YiQiFuMai (YQFM) powder injection has been reported to be used in cardiovascular and nervous system diseases with marked efficacy. However, as a treatment against diseases characterized by hypoxia, lassitude, and asthenia, the effects and underlying mechanisms of YQFM in neuronal mitochondrial function and dynamics have not been fully elucidated. Here, we demonstrated that YQFM inhibited mitochondrial apoptosis and activation of dynamin-related protein 1 (Drp1) in cerebral ischemia-injured rats, producing a significant improvement in cerebral infarction and neurological score.

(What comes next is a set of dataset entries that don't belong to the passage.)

==> src/rtl/vga_timing_gen.sv <==
// VGA raster timing generator: free-running h/v counters with a registered
// output stage producing sync, blank, pixel coordinates and line/frame strobes.
module vga_timing_gen #(
  parameter int H_ACTIVE  = 640,
  parameter int H_FRONT   = 16,
  parameter int H_SYNC    = 96,
  parameter int H_BACK    = 48,
  parameter int V_ACTIVE  = 480,
  parameter int V_FRONT   = 10,
  parameter int V_SYNC    = 2,
  parameter int V_BACK    = 33,
  parameter bit HSYNC_POL = 1'b0,
  parameter bit VSYNC_POL = 1'b0,
  parameter int CNT_W     = 10
) (
  input  logic             clk,
  input  logic             reset,
  input  logic             ce,
  output logic             hsync,
  output logic             vsync,
  output logic             blank,
  output logic [CNT_W-1:0] x,
  output logic [CNT_W-1:0] y,
  output logic             line_start,
  output logic             frame_start
);

  localparam int H_TOTAL = H_ACTIVE + H_FRONT + H_SYNC + H_BACK;
  localparam int V_TOTAL = V_ACTIVE + V_FRONT + V_SYNC + V_BACK;

  generate
    if (H_ACTIVE < 1 || H_FRONT < 1 || H_SYNC < 1 || H_BACK < 1 ||
        V_ACTIVE < 1 || V_FRONT < 1 || V_SYNC < 1 || V_BACK < 1 ||
        CNT_W < 1 || CNT_W > 30 ||
        H_TOTAL > (1 << CNT_W) || V_TOTAL > (1 << CNT_W)) begin : g_bad_params
      $error("vga_timing_gen: illegal timing parameter set");
    end
  endgenerate

  // Back porch >= 1 keeps every sync end strictly below the total, so all
  // boundaries below fit in CNT_W bits.
  localparam logic [CNT_W-1:0] H_LAST = CNT_W'(H_TOTAL - 1);
  localparam logic [CNT_W-1:0] V_LAST = CNT_W'(V_TOTAL - 1);
  localparam logic [CNT_W-1:0] H_ACT  = CNT_W'(H_ACTIVE);
  localparam logic [CNT_W-1:0] V_ACT  = CNT_W'(V_ACTIVE);
  localparam logic [CNT_W-1:0] HS_BEG = CNT_W'(H_ACTIVE + H_FRONT);
  localparam logic [CNT_W-1:0] HS_END = CNT_W'(H_ACTIVE + H_FRONT + H_SYNC);
  localparam logic [CNT_W-1:0] VS_BEG = CNT_W'(V_ACTIVE + V_FRONT);
  localparam logic [CNT_W-1:0] VS_END = CNT_W'(V_ACTIVE + V_FRONT + V_SYNC);

  logic [CNT_W-1:0] r_h_cnt;
  logic [CNT_W-1:0] r_v_cnt;
  logic             r_hsync;
  logic             r_vsync;
  logic             r_blank;
  logic [CNT_W-1:0] r_x;
  logic [CNT_W-1:0] r_y;
  logic             r_line_start;
  logic             r_frame_start;

  logic w_h_last;
  logic w_v_last;
  logic w_hs_act;
  logic w_vs_act;
  logic w_blank;
  logic w_h_zero;
  logic w_v_zero;

  assign w_h_last = (r_h_cnt == H_LAST);
  assign w_v_last = (r_v_cnt == V_LAST);
  assign w_hs_act = (r_h_cnt >= HS_BEG) && (r_h_cnt < HS_END);
  assign w_vs_act = (r_v_cnt >= VS_BEG) && (r_v_cnt < VS_END);
  assign w_blank  = (r_h_cnt >= H_ACT) || (r_v_cnt >= V_ACT);
  assign w_h_zero = (r_h_cnt == '0);
  assign w_v_zero = (r_v_cnt == '0);

  always_ff @(posedge clk) begin
    if (reset) begin
      r_h_cnt       <= '0;
      r_v_cnt       <= '0;
      r_hsync       <= ~HSYNC_POL;
      r_vsync       <= ~VSYNC_POL;
      r_blank       <= 1'b1;
      r_x           <= '0;
      r_y           <= '0;
      r_line_start  <= 1'b0;
      r_frame_start <= 1'b0;
    end else if (ce) begin
      // Outputs sample the pre-increment counter so they lag it by one clk.
      r_hsync       <= w_hs_act ? HSYNC_POL : ~HSYNC_POL;
      r_vsync       <= w_vs_act ? VSYNC_POL : ~VSYNC_POL;
      r_blank       <= w_blank;
      r_x           <= r_h_cnt;
      r_y           <= r_v_cnt;
      r_line_start  <= w_h_zero;
      r_frame_start <= w_h_zero && w_v_zero;
      if (w_h_last) begin
        r_h_cnt <= '0;
        r_v_cnt <= w_v_last ? '0 : r_v_cnt + 1'b1;
      end else begin
        r_h_cnt <= r_h_cnt + 1'b1;
      end
    end else begin
      r_line_start  <= 1'b0;
      r_frame_start <= 1'b0;
    end
  end

  assign hsync       = r_hsync;
  assign vsync       = r_vsync;
  assign blank       = r_blank;
  assign x           = r_x;
  assign y           = r_y;
  assign line_start  = r_line_start;
  assign frame_start = r_frame_start;

endmodule
==> config.mk <==
export PLATFORM = sky130hd
export DESIGN_NAME = vga_timing_gen
export DESIGN_NICKNAME = d
export VERILOG_FILES = /design/src/rtl/vga_timing_gen.sv
export SDC_FILE = /design/constraint.sdc
export NUM_CORES = 1
export LEC_CHECK = 0
export CORE_ASPECT_RATIO = 0.9
export CORE_MARGIN = 10
export CORE_UTILIZATION = 45
export DETAILED_ROUTE_END_ITERATION = 7
export GPL_TIMING_DRIVEN = 0
export PLACE_DENSITY = 0.72
export SYNTH_ARGS = -nofsm -noshare
export SYNTH_HDL_FRONTEND = slang
export SYNTH_SLANG_ARGS = --single-unit
export TNS_END_PERCENT = 20
==> constraint.sdc <==
create_clock -name clk -period 1.8 [get_ports clk]
set_input_delay 0.36 -clock clk [delete_from_list [all_inputs] [get_ports clk]]
set_output_delay 0.36 -clock clk [all_outputs]
set_load 0.02 [all_outputs]
After elaboration in Yosys (flattened, before gate mapping)
Index checks and enable logic that the tools add are counted.
Widths: inputs -> output; s select.
{"block": "classes", "add_sub_neg": 2, "order_cmp": 6, "n_eq_ne": 2, "mux": 4, "n_bitwise": 1, "n_reduce_logical": 8}
{"op": "$add 10x1->10 const B", "count": 2}
{"op": "$eq 10x10->1 const B", "count": 2}
{"op": "$ge 10x10->1 const B", "count": 2}
{"op": "$ge 10x9->1 const B", "count": 2}
{"op": "$logic_not 10->1", "count": 2}
{"op": "$mux 10", "count": 2}
{"op": "$lt 10x10->1 const B", "count": 1}
{"op": "$lt 10x9->1 const B", "count": 1}
{"op": "$logic_and 1x1->1", "count": 3}
{"op": "$mux 1", "count": 2}
{"op": "$reduce_and 2->1", "count": 1}
{"op": "$reduce_or 2->1", "count": 1}
{"op": "$logic_or 1x1->1", "count": 1}
{"op": "$not 1->1", "count": 1}
{"block": "word_totals", "ff_bits": 45, "inputBits": 3, "output_inout_bits": 25, "elab_cells": 32}

Logic depth before layout (Yosys ltp)
{"block": "depth", "ltp_word": 3, "mapped_depth": 5, "depth_no_buf": 5}

Worst setup path before layout
No wires, ideal clock.
{"block": "synth_path", "path_type": "register to register", "start": "reg r_h_cnt[0]", "end": "reg r_v_cnt[9]", "setup_time_ps": 66, "arrival_time_ps": 1811, "slack_ps": -77, "stages_incl_launch_ff": 6, "cell_sequence": "dfxtp_1 > ha_1 > nand4_4 > or4_4 > or3_1 > a21oi_2"}
{"block": "synth_via", "elab_chain_cells": 2}
{"item": "start, declared", "line_no": "51", "rtl": "logic [CNT_W-1:0] r_h_cnt;"}
{"item": "start signal, assigned", "line_no": "101", "rtl": "r_h_cnt <= r_h_cnt + 1'b1;"}
{"item": "$eq 10x10->1", "line_no": "69", "rtl": "assign w_h_last = (r_h_cnt == H_LAST);"}
{"item": "$reduce_and 2->1 (no line)"}
{"item": "end signal, assigned", "line_no": "99", "rtl": "r_v_cnt <= w_v_last ? '0 : r_v_cnt + 1'b1;"}
{"item": "end, declared", "line_no": "52", "rtl": "logic [CNT_W-1:0] r_v_cnt;"}
No other way between the ends.
A chain may end at the register's enable or synchronous reset.

Worst setup path after layout
{"block": "layout_path", "start": "reg r_v_cnt[4]", "end": "reg r_v_cnt[9]"}
{"block": "layout_via", "elab_chain_cells": 2, "elab_cells_between_ends": 3}
{"item": "$add 10x1->10 / $eq 10x10->1 (equally long branches)", "line_no": "99, 70"}
{"item": "$mux 10 *", "line_no": "99"}
Every way passes the cells marked *; elsewhere a longest branch is shown, timed or not.

==> run metrics <==
post-route ant nets=0; CTS tree=yes; WP data arrival=2010 ps; Mapped Area=0.00203 mm²; clk sink count=45; Max Buffers Root-to-Sink=2; Starting DRT DRC Count=124; worst hold path class=in -> reg; Max Freq=566 MHz; Ys Warns=0; CTS Hold Buffers Added=0; global-route usage over all layers=12.8%; reg-to-reg endpoint=r_v_cnt[9]; Synth Instances=217; total gr overflow=0; Tmin final=1770 ps; antenna violations before repair=0; Port-buffer cells=26; row count=23; die area=0.00759 mm²; vias in the first global route=1670; crit path capture type=register; Syn Nets=225; R2R setup slack=30 ps; Yosys cell types=43; CP max FO=4; Filler cells=367; largest net degree at the start of global routing=15; H-tree levels=2; Initial Utilization=46.0%; vias=1732; Vias/cell=5.26; Final Hold Fails=0; ys async rst share=0%; area of the multi-input gates=0.00110 mm²; I/O pin total=28; utilization after layout=61.5%; global-route wire length before repair=8100 µm; Worst Slack Setup Final=32.8 ps; Startpoint Class=register; Clock Latency Late Sink=300 ps; pre-CTS setup slack=-433 ps; worst hold stages=3; final setup fails=0; TritonCTS Buffers=5; Worst Skew=6.65 ps; most frequent cells in the layout=nor2_1, dfxtp_1, clkdlybuf4s50_1, mux2i_1, buf_4; fin crit share=98.2%; sequential fraction of the synthesis area=44.4%; commonest non-fill, non-tap cell in the layout=nor2_1; Post-layout nets=274; Slew headroom=55.9%; Total Routed Length=4750 µm; Worst VDD drop=592 µV; Post-synth EDFFs=0; Post-Route Setup TNS=0 ps; core area=0.00440 mm²; RSZ-0062 raised after global routing=yes; Critical Path RT=2040 ps; Reg area=930 µm²; Final GP Congestion=0.807; HP Start=ce; CTS root buffer=clkbuf_8; Reg2Reg Depth=5; final hold slack=468 ps; Avg Cell Area, Syn=9.34 µm²; dpl hpwl=3200 µm; Leak Pwr=1.04 nW; Worst-path clk slew=90 ps; Syn-to-layout area delta=33.6%; max-cap violations=0; Power Dens Cells=641 mW/mm²; Final Max Slew Viols=0; Worst Hold End=hsync; Post-route DRC=0; ratio of cells with drive above 1 in the final layout=22.5%; ANT cells=0; DIE WIDTH=90.7 µm; Crit Path Category=reg -> reg; die height=83.7 µm; Slew @ Worst Pin=662 ps; predominant post-synthesis flop cell=dfxtp_1; wire per inst=14.4 µm; Synth Register Bits=45; reg-to-reg startpoint=r_v_cnt[4]; status=complete, no violations; 1st-pass router iterations=5
==> layer usage <==
layer	up-vias	track usage (%)	share of wire [%]
met3	10	4.41	8.4
li1	852	-	-
met2	49	19.4	46
met4	0	5.92	2.4
met5	-	0	0
met1	821	15.8	43
==> worst max-delay path, stage by stage (launching register included) <==
cell and delay, ps:
dfxtp_2 330, buf_6 90, or3b_1 340, or4_4 500, or3_1 330, a21oi_2 130
==> kinds of logic after synthesis <==
kind of cell    after synthesis  synth area share, %
simple gates                 91                 25.4
flops                        45                 44.4
compound gates               22                 7.16
buf+inv                      22                 4.88
mux                          20                 9.88
xor+xnor                     12                 5.19
fa+ha+maj                     5                 3.09
==> report_power, final <==
part | switching [mW] | internal, mW | total, mW
logic | 0.0602 | 0.0483 | 0.108
clock network | 0.352 | 0.268 | 0.620
registers | 0.00803 | 0.998 | 1.01
==> repair_timing <==
action / in CTS / in global routing
buffers inserted: 9 / 10
pin swaps: 4 / 7
resized for setup: 15 / 23
setup endpoints to repair: 16 / 7
==> cell usage after synthesis, types with 2 or more instances <==
cell	number	share of area [%]
xnor2_1	8	3.5
nor4b_1	2	0.86
nor2_1	35	6.5
o311ai_0	2	0.86
nor4_1	6	1.9
nand4_1	4	1.2
inv_1	5	0.93
o21ai_0	7	1.7
a21oi_1	6	1.5
or3_1	3	0.93
nand4b_1	2	0.86
nand2b_1	5	1.5
nand2_1	10	1.9
dfxtp_1	45	44
nor3_1	3	0.74
buf_2	7	1.7
xor2_1	4	1.7
mux2i_1	20	9.9
nand3_1	7	1.7
clkbuf_1	6	1.1
ha_1	5	3.1
or4b_2	2	0.99
buf_1	3	0.56
==> area by class of cell <==
| type | instances | area share [%] |
|---|---|---|
| multi-input cells | 150 | 40.8 |
| plain buffers | 14 | 3.28 |
| flip-flops and latches | 45 | 34.3 |
| clock buffers | 5 | 2.54 |
| inverters | 5 | 0.693 |
| repair buffers | 45 | 14.9 |
| clock inverters | 3 | 0.647 |
| well taps | 62 | 2.86 |
==> state kept, by name, summed over array words and instances (netlist names) <==
register     count
y               10
line_start       1
vsync            1
r_v_cnt         10
blank            1
hsync            1
r_h_cnt         10
x               10
frame_start      1
==> how the worst max path moves through the flow <==
| stage | end | from | depth (start not counted) | slack [ps] |
|---|---|---|---|---|
| 2_1_floorplan | r_v_cnt[9] | r_v_cnt[4] | 5 | 3 |
| 3_3_place_gp | frame_start | reset | 4 | -420 |
| 3_5_place_dp | frame_start | reset | 4 | -430 |
| 4_1_cts | r_v_cnt[9] | r_v_cnt[4] | 5 | -3 |
| 5_1_grt | r_v_cnt[6] | r_h_cnt[1] | 5 | -20 |
| 6_report | r_v_cnt[9] | r_v_cnt[4] | 5 | 30 |
==> through the flow <==
stage | instance area (µm²) | cells | power [mW]
after CTS | 2570 | 319 | 1.76
final | 2710 | 329 | 1.74
after floorplan | 2030 | 217 | 1.10
after detailed placement | 2370 | 305 | 1.14
after global placement | 2370 | 305 | 1.14
after global routing | 2710 | 329 | 1.81
Note: power is estimated with default switching activity, not from simulation.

YQFM also attenuated oxidative stress-induced mitochondrial dysfunction and apoptosis through increasing ATP level and mitochondria membrane potential (Δψm), inhibiting ROS production, and regulating Bcl-2 family protein levels in primary cultured neurons. Moreover, YQFM inhibited excessive mitochondrial fission, Drp1 phosphorylation, and translocation from cytoplasm to mitochondria induced by oxidative stress. We provided the first evidence that YQFM inhibited the activation, association, and translocation of PKCδ and Drp1 upon oxidative stress. Taken together, we demonstrate that YQFM ameliorates ischemic stroke-induced neuronal apoptosis through inhibiting mitochondrial dysfunction and PKCδ/Drp1-mediated excessive mitochondrial fission. These findings not only put new insights into the unique neuroprotective properties of YQFM associated with the regulation of mitochondrial function but also expand our understanding of the underlying mechanisms of ischemic stroke.